The following information about the suicide of Pvt. Galina Klippel has not been verified.   A commenter named Bearcat357 wrote on a forum at officer.com:

Media article sucks……and was just told I could post this…..

Female Solider going through divorce was hopped up on pills/booze…..barricades herself in vehicle…. MPs/DOA Police arrive and shut the area down. CID shows up and talks her down and she gets out of the vehicle….. Once she gets out, change of heart….. .45 to the head…. one shot/one self-inflicted KIA…. End of story……

Pvt. Klippel, who was deployed to Afghanistan in 2009 and 2010, was a casualty of the wars that have destroyed so many individual lives and families.  In January, the Congressional Quarterly reported:

Figures released by the armed services last week showed an alarming increase in suicides in 2010, but those figures leave out some categories.

Overall, the services reported 434 suicides by personnel on active duty, significantly more than the 381 suicides by active-duty personnel reported in 2009. The 2010 total is below the 462 deaths in combat, excluding accidents and illness. In 2009, active-duty suicides exceeded deaths in battle.

In 2009, the Pentagon reported that along with a jump in suicides among troops, “An increasing number are female Soldiers, who rarely committed suicide before but now are killing themselves at a much higher rate.”

Two days ago, the AP published an article that reported that female soldiers have much higher rates of divorce than their male military counterparts or civilian counterparts:

For women in the military, there’s a cold, hard reality: Their marriages are more than twice as likely to end in divorce as those of their male comrades — and up to three times as likely for enlisted women. And military women get divorced at higher rates than their peers outside the military, while military men divorce at lower rates than their civilian peers.

About 220,000 women have served in Afghanistan and Iraq in roles ranging from helicopter pilots to police officers. Last year, 7.8 percent of women in the military got a divorce, compared with 3 percent of military men, according to Pentagon statistics. Among the military’s enlisted corps, nearly 9 percent of women saw their marriages end, compared with a little more than 3 percent of the men.

Like all divorces, the results can be a sense of loss and a financial blow. But for military women, a divorce can be a breaking point — even putting them at greater risk for homelessness down the road.

It has an effect, too, on military kids. The military has more single moms than dads, and an estimated 30,000 of them have deployed in support of the wars in Iraq and Afghanistan.

Why military women are more burdened by divorce is unclear, although societal pressure is likely a factor.

“Societal pressure”?  More accurately, sexism and unequal power place greater distress on women soldiers.

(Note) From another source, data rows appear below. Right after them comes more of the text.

===== config.mk =====
export PLATFORM = sky130hd
export DESIGN_NAME = irq_poll_unit
export DESIGN_NICKNAME = d
export VERILOG_FILES = /design/src/rtl/irqp_pkg.sv /design/src/rtl/irqp_decode.sv /design/src/rtl/irqp_sticky.sv /design/src/rtl/irqp_rdport.sv /design/src/rtl/irq_poll_unit.sv
export SDC_FILE = /design/constraint.sdc
export NUM_CORES = 1
export LEC_CHECK = 0
export BUFFER_PORTS_ARGS = -buffer_cell sky130_fd_sc_hd__buf_2
export CORE_MARGIN = 10
export CORE_UTILIZATION = 46
export CTS_BUF_LIST = sky130_fd_sc_hd__clkbuf_16
export DETAILED_ROUTE_END_ITERATION = 6
export PLACE_DENSITY = 0.85
export RECOVER_POWER = 50
export SLEW_MARGIN = 20
export SYNTH_ARGS = -nofsm -noshare
export SYNTH_HDL_FRONTEND = slang
export SYNTH_SLANG_ARGS = --single-unit

===== constraint.sdc =====
create_clock -name clk -period 1.05 [get_ports clk]
set_input_delay 0.0525 -clock clk [delete_from_list [all_inputs] [get_ports clk]]
set_output_delay 0.0525 -clock clk [all_outputs]
set_load 0.01 [all_outputs]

Poster Girl, a new film about a female war veteran-turned anti-war activist tells a tragic, yet hopeful story.  It will air on HBO in 2011.   The website describes the film as:

The story of Robynn Murray, an all-American high-school cheerleader turned “poster girl” for women in combat, distinguished by Army Magazine’s cover shot. Now home from Iraq, her tough-as-nails exterior begins to crack, leaving Robynn struggling with the debilitating effects of post-traumatic stress disorder (PTSD).